## Saved entries
──────

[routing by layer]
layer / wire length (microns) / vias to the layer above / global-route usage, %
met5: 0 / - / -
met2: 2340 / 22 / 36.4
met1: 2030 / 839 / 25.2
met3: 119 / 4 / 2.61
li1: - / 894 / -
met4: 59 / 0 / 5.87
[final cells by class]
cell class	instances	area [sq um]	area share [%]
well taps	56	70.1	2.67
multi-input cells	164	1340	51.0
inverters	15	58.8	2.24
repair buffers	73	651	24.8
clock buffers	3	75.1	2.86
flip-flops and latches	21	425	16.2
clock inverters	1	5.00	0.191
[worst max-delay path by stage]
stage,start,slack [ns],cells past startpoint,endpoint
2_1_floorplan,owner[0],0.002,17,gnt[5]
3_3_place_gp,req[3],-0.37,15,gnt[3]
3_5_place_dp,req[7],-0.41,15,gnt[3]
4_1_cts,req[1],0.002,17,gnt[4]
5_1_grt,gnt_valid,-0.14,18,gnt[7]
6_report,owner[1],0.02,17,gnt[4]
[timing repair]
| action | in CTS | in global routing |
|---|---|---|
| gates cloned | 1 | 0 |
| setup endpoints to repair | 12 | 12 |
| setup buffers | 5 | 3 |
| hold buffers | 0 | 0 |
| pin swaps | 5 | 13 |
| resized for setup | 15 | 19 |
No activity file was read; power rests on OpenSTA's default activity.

──────

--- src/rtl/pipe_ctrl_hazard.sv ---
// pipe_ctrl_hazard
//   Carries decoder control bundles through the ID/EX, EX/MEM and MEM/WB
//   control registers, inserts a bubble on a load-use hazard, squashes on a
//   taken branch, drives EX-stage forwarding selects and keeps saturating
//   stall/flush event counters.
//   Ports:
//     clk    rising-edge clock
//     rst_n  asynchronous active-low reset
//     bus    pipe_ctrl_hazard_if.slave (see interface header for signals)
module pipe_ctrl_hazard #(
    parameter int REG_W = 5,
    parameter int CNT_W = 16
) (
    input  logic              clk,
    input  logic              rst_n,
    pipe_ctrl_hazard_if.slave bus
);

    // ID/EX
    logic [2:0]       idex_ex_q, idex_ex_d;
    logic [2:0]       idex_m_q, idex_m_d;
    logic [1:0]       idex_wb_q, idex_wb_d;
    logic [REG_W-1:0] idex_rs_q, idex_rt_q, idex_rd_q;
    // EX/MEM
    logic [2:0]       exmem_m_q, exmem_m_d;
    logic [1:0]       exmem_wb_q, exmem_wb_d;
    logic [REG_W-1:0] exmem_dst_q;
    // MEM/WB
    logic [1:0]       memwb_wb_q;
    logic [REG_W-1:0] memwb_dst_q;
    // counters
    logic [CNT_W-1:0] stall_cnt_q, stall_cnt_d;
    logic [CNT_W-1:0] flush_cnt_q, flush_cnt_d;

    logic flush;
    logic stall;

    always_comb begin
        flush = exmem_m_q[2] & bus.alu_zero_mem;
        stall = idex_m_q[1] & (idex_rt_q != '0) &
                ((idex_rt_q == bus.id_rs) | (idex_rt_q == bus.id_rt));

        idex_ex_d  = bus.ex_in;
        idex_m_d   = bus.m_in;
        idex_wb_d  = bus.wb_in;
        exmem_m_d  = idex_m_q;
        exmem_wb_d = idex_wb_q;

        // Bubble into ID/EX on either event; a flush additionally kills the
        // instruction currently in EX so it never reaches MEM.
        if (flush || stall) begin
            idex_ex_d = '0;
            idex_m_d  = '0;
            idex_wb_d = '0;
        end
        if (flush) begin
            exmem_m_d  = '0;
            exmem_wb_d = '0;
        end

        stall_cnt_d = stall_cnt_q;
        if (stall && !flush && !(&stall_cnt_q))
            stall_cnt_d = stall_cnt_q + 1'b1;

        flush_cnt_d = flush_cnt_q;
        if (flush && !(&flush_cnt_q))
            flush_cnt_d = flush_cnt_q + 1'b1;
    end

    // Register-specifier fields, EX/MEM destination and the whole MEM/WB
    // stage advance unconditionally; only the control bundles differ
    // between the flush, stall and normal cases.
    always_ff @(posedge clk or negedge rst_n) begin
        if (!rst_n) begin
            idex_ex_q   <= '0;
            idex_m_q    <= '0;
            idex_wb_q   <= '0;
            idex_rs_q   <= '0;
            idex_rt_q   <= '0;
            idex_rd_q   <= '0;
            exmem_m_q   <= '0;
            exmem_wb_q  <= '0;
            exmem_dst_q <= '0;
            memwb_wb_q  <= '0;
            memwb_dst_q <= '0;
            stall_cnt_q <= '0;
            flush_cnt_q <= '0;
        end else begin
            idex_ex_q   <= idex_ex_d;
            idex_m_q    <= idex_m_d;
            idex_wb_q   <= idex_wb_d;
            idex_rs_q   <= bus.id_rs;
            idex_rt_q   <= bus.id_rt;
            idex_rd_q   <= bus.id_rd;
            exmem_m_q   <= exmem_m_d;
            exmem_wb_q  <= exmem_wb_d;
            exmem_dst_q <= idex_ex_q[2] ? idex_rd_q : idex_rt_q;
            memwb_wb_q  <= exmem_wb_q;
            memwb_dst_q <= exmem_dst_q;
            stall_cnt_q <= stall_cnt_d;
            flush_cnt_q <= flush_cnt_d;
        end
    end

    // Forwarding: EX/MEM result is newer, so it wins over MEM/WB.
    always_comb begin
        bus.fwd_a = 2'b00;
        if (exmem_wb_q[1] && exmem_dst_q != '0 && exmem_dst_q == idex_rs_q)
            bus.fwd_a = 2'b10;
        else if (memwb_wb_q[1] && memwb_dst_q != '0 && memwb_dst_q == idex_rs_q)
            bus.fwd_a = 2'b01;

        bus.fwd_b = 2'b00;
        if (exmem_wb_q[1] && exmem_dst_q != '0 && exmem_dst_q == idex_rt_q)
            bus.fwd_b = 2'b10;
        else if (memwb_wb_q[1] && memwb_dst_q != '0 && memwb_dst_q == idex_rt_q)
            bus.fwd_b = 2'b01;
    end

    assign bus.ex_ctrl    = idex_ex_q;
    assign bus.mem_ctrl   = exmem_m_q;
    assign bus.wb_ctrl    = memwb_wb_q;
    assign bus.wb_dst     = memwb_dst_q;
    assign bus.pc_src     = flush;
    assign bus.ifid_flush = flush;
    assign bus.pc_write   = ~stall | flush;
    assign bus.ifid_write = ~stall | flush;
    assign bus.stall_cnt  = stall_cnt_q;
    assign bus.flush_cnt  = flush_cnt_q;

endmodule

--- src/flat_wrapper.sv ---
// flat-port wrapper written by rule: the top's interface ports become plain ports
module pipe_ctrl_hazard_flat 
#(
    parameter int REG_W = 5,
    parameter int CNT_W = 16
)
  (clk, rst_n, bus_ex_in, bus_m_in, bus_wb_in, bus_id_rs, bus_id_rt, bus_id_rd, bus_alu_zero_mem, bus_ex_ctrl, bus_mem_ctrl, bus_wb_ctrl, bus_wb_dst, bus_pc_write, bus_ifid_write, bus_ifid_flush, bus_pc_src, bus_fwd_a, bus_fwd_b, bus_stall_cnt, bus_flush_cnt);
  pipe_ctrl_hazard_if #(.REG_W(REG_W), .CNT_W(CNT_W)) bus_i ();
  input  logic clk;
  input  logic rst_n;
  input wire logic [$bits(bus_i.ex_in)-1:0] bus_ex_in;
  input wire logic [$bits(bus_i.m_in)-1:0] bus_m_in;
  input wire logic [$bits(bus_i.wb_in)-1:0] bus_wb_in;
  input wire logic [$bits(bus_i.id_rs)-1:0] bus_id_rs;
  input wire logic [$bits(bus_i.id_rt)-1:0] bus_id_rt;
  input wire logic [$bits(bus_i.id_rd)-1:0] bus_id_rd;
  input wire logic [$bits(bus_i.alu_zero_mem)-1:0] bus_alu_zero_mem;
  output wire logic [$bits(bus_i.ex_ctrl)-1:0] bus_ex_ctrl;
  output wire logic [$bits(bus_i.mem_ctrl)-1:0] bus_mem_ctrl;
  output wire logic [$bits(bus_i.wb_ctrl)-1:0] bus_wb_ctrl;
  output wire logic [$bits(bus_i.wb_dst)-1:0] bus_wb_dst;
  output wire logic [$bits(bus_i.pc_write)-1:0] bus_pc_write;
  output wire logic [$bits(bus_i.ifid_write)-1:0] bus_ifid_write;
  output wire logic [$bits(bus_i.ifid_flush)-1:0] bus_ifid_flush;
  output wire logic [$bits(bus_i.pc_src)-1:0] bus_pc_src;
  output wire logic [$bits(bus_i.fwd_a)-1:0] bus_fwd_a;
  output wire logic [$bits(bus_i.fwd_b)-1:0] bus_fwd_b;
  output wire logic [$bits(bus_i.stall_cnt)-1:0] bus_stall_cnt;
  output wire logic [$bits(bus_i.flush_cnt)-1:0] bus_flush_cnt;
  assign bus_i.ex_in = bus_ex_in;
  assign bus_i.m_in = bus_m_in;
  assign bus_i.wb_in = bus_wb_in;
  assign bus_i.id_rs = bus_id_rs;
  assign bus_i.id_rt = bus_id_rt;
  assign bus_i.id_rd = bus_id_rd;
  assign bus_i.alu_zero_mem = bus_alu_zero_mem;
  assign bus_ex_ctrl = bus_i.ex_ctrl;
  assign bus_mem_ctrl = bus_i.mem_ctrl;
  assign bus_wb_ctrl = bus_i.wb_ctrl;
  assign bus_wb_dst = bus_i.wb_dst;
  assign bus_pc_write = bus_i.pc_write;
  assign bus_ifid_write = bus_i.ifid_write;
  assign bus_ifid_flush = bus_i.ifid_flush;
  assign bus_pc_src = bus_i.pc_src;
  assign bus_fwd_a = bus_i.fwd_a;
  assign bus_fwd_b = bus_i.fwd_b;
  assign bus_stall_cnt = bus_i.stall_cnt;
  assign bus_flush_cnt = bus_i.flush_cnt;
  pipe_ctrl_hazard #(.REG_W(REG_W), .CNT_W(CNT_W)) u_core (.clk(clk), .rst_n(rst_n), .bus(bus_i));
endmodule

──────

## What the task asks
Could you reproduce exactly the lines of the entries above, from the one with "[routing by layer]" through the one with "No activity file", and nothing else?

## Result below
[routing by layer]
layer / wire length (microns) / vias to the layer above / global-route usage, %
met5: 0 / - / -
met2: 2340 / 22 / 36.4
met1: 2030 / 839 / 25.2
met3: 119 / 4 / 2.61
li1: - / 894 / -
met4: 59 / 0 / 5.87
[final cells by class]
cell class	instances	area [sq um]	area share [%]
well taps	56	70.1	2.67
multi-input cells	164	1340	51.0
inverters	15	58.8	2.24
repair buffers	73	651	24.8
clock buffers	3	75.1	2.86
flip-flops and latches	21	425	16.2
clock inverters	1	5.00	0.191
[worst max-delay path by stage]
stage,start,slack [ns],cells past startpoint,endpoint
2_1_floorplan,owner[0],0.002,17,gnt[5]
3_3_place_gp,req[3],-0.37,15,gnt[3]
3_5_place_dp,req[7],-0.41,15,gnt[3]
4_1_cts,req[1],0.002,17,gnt[4]
5_1_grt,gnt_valid,-0.14,18,gnt[7]
6_report,owner[1],0.02,17,gnt[4]
[timing repair]
| action | in CTS | in global routing |
|---|---|---|
| gates cloned | 1 | 0 |
| setup endpoints to repair | 12 | 12 |
| setup buffers | 5 | 3 |
| hold buffers | 0 | 0 |
| pin swaps | 5 | 13 |
| resized for setup | 15 | 19 |
No activity file was read; power rests on OpenSTA's default activity.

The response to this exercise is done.